Lightning strikes in the Atlantic off south Cocoa Beach. I can still see this image when I close my eyes. It's forever ingrained in my brain.
Some crawlers off Cocoa Beach, just after the deluge had stopped deluging for a bit.
After the beach, I stopped along the Indian River in Palm Shores, where I saw a few bolts.
Note: I might post a video later, if I have the energy after this draining night.While I was watching Letterman around midnight Tuesday, an Emergency Alert System message scrolled across the screen with a tornado warning for northern Brevard County (Florida, for those of you just tuning in).
As I said in a
post Tuesday, I was quite displeased with the amount of rain we had been getting during my four-day weekend. Bands of heavy precipitation were rotating off the Atlantic coast and in toward the peninsula, pounding Central Florida with more than 1 foot in some areas. I felt like I was at
Camp Grenada, and I knew I would have some fun if it would just stop raining.

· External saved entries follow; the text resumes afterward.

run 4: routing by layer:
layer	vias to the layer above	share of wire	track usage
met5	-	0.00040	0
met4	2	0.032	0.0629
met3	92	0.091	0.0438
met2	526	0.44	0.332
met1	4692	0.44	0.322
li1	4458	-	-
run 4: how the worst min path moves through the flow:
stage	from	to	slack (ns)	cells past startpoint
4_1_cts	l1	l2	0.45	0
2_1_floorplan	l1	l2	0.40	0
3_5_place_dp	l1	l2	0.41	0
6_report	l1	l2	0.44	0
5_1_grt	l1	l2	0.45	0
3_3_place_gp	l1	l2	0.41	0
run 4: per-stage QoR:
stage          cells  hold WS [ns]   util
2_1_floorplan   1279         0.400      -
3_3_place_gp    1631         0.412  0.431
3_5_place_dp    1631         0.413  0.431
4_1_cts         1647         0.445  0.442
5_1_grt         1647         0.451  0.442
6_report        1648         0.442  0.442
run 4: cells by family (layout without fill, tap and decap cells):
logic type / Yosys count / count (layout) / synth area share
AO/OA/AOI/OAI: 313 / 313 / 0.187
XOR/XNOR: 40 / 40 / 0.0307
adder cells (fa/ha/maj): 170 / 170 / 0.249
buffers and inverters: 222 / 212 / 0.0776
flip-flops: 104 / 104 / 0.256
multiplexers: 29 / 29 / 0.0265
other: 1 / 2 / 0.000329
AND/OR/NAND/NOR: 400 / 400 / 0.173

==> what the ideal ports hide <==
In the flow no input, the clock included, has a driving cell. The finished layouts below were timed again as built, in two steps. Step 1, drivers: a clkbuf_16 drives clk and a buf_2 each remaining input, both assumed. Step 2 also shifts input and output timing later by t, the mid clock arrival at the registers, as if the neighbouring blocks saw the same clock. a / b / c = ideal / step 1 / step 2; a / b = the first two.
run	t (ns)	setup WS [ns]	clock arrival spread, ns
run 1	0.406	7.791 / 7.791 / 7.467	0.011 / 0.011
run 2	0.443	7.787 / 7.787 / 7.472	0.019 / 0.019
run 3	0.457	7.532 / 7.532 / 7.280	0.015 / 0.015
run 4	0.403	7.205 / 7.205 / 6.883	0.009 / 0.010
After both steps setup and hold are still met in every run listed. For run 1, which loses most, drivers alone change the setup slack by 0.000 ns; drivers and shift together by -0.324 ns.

But since its offset, the storm had not produced lightning. That changed last night, when bolts started crawling across the offshore skies, and except for a lull early this afternoon, it hasn't stopped since.
I knew the tornado warning meant there was a good chance of lightning. Despite the rain, I ventured out and drove toward Cocoa Beach, less than 30 minutes from my Melbourne home. I stopped outside my old apartment along the beach. With my camera wrapped in plastic, I attempted to get some shots. But the only thing I got on my camera was water.

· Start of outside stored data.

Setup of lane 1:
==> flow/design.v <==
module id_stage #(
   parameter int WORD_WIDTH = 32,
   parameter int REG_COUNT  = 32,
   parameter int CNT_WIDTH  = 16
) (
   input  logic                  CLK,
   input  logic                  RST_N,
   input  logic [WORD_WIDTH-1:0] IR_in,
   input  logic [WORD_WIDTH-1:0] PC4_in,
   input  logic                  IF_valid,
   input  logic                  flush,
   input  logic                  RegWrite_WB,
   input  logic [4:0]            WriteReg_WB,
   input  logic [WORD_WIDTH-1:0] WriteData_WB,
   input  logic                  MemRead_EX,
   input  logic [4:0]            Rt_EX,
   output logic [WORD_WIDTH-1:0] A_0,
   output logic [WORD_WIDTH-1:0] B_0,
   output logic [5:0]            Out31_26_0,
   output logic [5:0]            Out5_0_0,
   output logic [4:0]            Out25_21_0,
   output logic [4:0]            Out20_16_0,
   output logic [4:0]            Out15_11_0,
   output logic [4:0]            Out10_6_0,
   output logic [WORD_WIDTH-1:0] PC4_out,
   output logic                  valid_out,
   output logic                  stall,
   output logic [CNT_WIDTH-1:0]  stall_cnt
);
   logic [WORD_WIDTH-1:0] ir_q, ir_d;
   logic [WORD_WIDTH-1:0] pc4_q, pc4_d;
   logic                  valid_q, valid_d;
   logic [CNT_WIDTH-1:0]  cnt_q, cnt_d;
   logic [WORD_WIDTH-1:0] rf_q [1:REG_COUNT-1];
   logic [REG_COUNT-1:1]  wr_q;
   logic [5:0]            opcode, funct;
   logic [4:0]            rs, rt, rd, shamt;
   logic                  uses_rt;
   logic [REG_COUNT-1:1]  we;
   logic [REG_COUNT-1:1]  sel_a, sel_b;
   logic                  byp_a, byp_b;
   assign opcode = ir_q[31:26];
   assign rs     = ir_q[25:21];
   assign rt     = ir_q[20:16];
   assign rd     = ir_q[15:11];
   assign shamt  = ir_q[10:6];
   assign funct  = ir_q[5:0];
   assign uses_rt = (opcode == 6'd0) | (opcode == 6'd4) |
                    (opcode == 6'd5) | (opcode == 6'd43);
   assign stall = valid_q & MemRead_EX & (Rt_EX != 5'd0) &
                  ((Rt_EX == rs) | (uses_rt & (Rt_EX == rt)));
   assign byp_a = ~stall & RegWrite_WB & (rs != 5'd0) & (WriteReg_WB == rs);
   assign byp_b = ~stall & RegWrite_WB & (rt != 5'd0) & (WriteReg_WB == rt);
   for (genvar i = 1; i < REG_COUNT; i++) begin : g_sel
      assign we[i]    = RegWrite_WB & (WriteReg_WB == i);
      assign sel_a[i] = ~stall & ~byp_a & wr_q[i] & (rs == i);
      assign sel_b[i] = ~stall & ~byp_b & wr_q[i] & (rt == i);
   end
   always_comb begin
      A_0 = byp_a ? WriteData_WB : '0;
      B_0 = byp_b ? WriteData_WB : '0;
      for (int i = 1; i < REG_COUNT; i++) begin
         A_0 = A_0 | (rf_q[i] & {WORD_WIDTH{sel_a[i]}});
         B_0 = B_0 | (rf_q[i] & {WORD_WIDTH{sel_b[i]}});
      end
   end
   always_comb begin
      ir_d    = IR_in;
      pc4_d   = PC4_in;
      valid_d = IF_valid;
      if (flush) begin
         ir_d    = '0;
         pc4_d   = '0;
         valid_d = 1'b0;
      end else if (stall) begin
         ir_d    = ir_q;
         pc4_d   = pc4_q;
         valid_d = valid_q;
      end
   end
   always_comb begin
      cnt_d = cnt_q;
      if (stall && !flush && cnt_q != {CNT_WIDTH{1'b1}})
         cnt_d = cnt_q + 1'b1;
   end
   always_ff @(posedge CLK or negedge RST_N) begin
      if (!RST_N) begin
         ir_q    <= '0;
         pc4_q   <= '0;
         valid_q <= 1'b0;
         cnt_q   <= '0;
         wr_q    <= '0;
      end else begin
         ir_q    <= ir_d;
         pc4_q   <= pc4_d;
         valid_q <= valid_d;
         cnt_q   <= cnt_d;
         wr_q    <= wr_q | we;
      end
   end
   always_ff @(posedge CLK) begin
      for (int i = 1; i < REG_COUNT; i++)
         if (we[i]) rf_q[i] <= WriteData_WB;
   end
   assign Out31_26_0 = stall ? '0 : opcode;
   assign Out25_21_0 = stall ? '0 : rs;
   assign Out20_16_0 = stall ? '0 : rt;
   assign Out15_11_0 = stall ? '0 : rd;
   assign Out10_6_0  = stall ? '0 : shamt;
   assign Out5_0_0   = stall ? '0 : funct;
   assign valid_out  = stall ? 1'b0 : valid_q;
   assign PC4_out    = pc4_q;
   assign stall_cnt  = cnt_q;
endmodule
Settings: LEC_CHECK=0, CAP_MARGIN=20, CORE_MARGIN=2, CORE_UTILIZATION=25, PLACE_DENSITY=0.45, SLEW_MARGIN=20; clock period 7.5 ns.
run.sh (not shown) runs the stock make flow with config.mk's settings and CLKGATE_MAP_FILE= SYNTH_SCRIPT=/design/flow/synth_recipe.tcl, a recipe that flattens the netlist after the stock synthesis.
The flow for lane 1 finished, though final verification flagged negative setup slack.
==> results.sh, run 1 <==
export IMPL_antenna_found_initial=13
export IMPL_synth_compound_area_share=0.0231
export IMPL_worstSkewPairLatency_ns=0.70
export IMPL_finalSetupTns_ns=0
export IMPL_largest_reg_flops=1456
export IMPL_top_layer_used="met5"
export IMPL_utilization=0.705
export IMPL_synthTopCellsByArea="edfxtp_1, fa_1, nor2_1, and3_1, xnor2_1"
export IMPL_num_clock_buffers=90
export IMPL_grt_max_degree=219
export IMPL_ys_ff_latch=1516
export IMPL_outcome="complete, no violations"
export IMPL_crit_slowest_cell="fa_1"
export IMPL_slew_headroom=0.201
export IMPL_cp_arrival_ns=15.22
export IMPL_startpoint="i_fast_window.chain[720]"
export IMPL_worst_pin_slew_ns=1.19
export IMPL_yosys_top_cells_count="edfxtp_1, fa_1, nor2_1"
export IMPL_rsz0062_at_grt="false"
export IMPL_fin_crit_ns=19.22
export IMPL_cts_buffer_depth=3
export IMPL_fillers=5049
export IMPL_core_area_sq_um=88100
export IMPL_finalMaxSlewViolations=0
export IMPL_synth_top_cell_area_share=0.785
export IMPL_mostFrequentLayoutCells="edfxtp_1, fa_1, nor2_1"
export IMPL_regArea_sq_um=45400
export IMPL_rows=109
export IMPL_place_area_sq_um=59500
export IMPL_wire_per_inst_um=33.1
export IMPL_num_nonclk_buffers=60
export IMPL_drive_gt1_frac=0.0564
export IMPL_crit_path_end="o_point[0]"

But the rain soon stopped, and I set up a tripod on the end of a boardwalk leading to the beach.
The light show was interesting to watch, but without visible bolts, the simple flashing behind the clouds was not photogenic. That was until a gigantic bolt stretched out across the water and struck the ocean directly offshore from my position.
That instance of lightning was so much brighter than what I had been experiencing, so the image came out a bit overexposed. But I was happy to capture it anyway. If it had spanned a greater distance, it would have touched down beyond the view of my camera. I would have jumped into the raging ocean and ended it right there.
When I close my eyes, I still get the image of that bolt striking in front of me. In fact, the strike made the hair on my head stand straight up, as you can see in the self-portrait below. (Actually, I lie. That's more because my hair got wet while it was raining and was dried by the stiff onshore winds in Cocoa Beach.)
On my way home, I stopped beside the Indian River in Palm Shores, but it was a different location from what I've staked out before. At this new place, a boathouse provided some foreground as the lightning, still offshore, flashed over the barrier island in the background.
The impressive show continued after daybreak. I attempted a few shots around the time of sunrise, but the task of capturing lightning in daylight hours is considerably more difficult when you can't leave the shutter open for dozens of seconds per exposure.
The photography excursion was draining. I emptied two batteries for my still cameras and two batteries and two tapes for my video camera. I was tired when I left my house at midnight, and it was 7:30 a.m. when I finally jumped into bed. But one must be adventurous when staving off boredom in Florida. Luckily, Mother Nature is once again being conducive to my form of entertainment.
Ahh, but it's raining again. Gee, that's not better.
(Left: Parking lot for the boat landing on the Indian River near the Pineda Causeway.)I just appreciate the clouds in this image taken along the Indian River in Palm Shores, with the lightning bolts unseen behind the clouds. Some more unimpressive lightning seen over the Satellite Beach area.
Eager to try something different, I attempted a self-portrait. For this, I used two cameras. The photo was taken with my new Nikon D90, which I triggered with a remote control once in position. But before that, I put my old D40, rigged with an external flash, on a 10-second delayed timer. Just before the D40 fired, I pressed the remote on the D90, beginning the exposure. After the D40 fired - and lit the subject, yours truly - I ducked out of the shot and hoped for a lightning strike. Out of about 10 tries, this is the closest I got. (And as you can see, the electricity really does make your hair stand up.) Note: You can e-mail me at andrewknapp@offlede.com to call me a dork. It doesn't hurt my feelings.
My two babies - Canon Vixia HV30 video recorder (left) and Nikon D90 still camera - at work. The photo is taken with my old D40, which I apparently forgot to focus. The hat - go Black Bears! - is preventing light from entering the viewfinder, in theory.
As the sun came up, I returned to the banks of the Indian River, this time near the Pineda Causeway just south of Rockledge. This exposure was only a few seconds long, as the sunlight started to make long exposures impossible.
These were the clouds above, with daylight arriving around 6:30 a.m. This was not manipulated in Photoshop, for those of you suspicious people. In fact, my version of Photoshop won't even read the images from my new Nikon. I'll have to work on that.
The lightning was still spreading across the sky as the sun came up, but never in front of my camera. I took about 300 shots with this composition, and that puny cloud-to-ground bolt is all I got (shutter speed: 1/20 of a second).